Das von Michael Kolain, Senior Fellow am CII, erstellte Whitapaper „Hindernisse auf dem Weg zu einer souveränen Cloud-Infrastruktur der deutschen Verwaltung“ fokussiert sich auf den Anbieter, der nicht nur in Deutschland, sondern weltweit – sei es in der Verwaltung oder der Wirtschaft – eine prägende Rolle einnimmt: Microsoft. Die Vormachtstellung des US-Konzern sei „kartellrechtlich problematisch“, erklärt Kolain im Pressegespräch. Zudem gebe es hierzulande kaum Transparenz, was die Lizenzkosten betrifft. Andere europäische Staaten wie Frankreich oder Spanien agierten in diesem Bereich hartnäckiger.
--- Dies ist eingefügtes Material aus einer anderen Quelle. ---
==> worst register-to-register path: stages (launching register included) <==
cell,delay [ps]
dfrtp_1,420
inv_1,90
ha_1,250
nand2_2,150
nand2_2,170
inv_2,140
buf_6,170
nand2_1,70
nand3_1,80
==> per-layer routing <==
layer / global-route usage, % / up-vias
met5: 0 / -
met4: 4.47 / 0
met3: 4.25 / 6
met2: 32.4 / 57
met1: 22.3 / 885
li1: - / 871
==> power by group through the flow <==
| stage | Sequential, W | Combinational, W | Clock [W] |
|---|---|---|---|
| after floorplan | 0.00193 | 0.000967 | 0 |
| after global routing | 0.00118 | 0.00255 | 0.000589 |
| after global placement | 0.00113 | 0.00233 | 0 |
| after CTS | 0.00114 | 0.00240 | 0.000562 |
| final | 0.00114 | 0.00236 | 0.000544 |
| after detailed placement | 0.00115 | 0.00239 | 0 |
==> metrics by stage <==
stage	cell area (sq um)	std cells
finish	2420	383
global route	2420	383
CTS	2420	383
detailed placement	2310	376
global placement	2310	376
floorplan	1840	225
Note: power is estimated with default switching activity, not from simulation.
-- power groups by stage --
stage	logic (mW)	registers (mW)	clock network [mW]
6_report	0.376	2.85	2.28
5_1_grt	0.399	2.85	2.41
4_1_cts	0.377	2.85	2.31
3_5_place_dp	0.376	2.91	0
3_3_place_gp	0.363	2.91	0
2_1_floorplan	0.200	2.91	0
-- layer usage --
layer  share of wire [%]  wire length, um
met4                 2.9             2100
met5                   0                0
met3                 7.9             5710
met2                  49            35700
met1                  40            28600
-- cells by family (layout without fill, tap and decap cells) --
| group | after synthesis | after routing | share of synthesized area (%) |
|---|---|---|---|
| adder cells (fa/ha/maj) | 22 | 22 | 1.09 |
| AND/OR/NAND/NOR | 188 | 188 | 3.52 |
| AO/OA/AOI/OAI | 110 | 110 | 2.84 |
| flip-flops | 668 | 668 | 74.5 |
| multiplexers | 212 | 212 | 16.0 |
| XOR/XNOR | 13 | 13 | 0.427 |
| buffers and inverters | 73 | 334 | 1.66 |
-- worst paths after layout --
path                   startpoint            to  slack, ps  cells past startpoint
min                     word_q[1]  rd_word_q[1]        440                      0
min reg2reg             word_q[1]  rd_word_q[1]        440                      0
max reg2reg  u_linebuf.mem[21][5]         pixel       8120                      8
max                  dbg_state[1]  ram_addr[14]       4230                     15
Ab 2029 wolle Microsoft seine Produkte nur noch Cloud-basiert anbieten, blickt Rechtswissenschaftler Kolain voraus. Damit würde der Staat die Kontrolle über seine Daten noch ein Stück weit mehr aufgeben.
Pionierarbeit statt Zurücklehnen
Kolain betont, dass es ihm nicht „Microsoft-Bashing“ gehe. Vielmehr diene das Unternehmen als Beispiel, an dem sich Deutschlands fehlende Souveränität deutlich aufzeigen ließe. Die Annahme, Microsoft sei aufgrund seiner Marktmacht und seiner Ressourcen die sicherste Variante, bezeichnet Kolain als „Mär“. Nicht zuletzt habe ein globaler, mit dem Unternehmen in Zusammenhang stehender IT-Ausfall wir der von Crowdstrike gezeigt, dass dem nicht so sei. Als Positivbeispiel in Deutschland führt der Autor des Whitepapers das Land Schleswig-Holstein an. Dieses hat seine öffentliche IT von MS Office auf Libra Office umgestellt, Thunderbird und Open Exchange anstelle des MS Exchange Servers in seiner Verwaltung etabliert und nutzt die von Zentrum für Digitale Souveränität (ZenDiS) entwickelte Lösung openDesk. Für dem Volljuristen Kolain eine „Pionierarbeit“, die auch andere Länder inspirieren könne.
Souveräne Beschaffung
Am 18. November findet in Berlin der „Summit on European Digital Sovereignty“ statt – ein Gipfel zur Zukunft von Europas digitaler Souveränität, an dem Bundeskanzler Friedrich Merz und Frankreichs Präsident Emmanuel Macron teilnehmen. Der für Kolain optimale Ausgang dieses Treffens: dass Merz und Macron sagen „Wir steigen bis 2030 aus der Microsoft-Abhängigkeit aus“ – und dass die beiden wirtschaftsstarken Nachbarstaaten eigene, deutsch-französische Lösungen entwickeln. Bis dahin warnt Prof. Dr. Dennis-Kenji Kipker, Research Director des CII, vor einer seiner Beobachtung nach immer noch vorherrschenden „Zurücklehn-Mentalität“ in Verwaltungen und Unternehmen. Diese sei zum Teil einer abstrakten Vorstellung von digitaler Souveränität geschuldet. Dabei gehe es konkreter: „Digitale Souveränität ist ein Beschaffungsprozess. Jede einzelne Beschaffung ist eine Entscheidung für oder gegen digitale Souveränität“, so Kipker.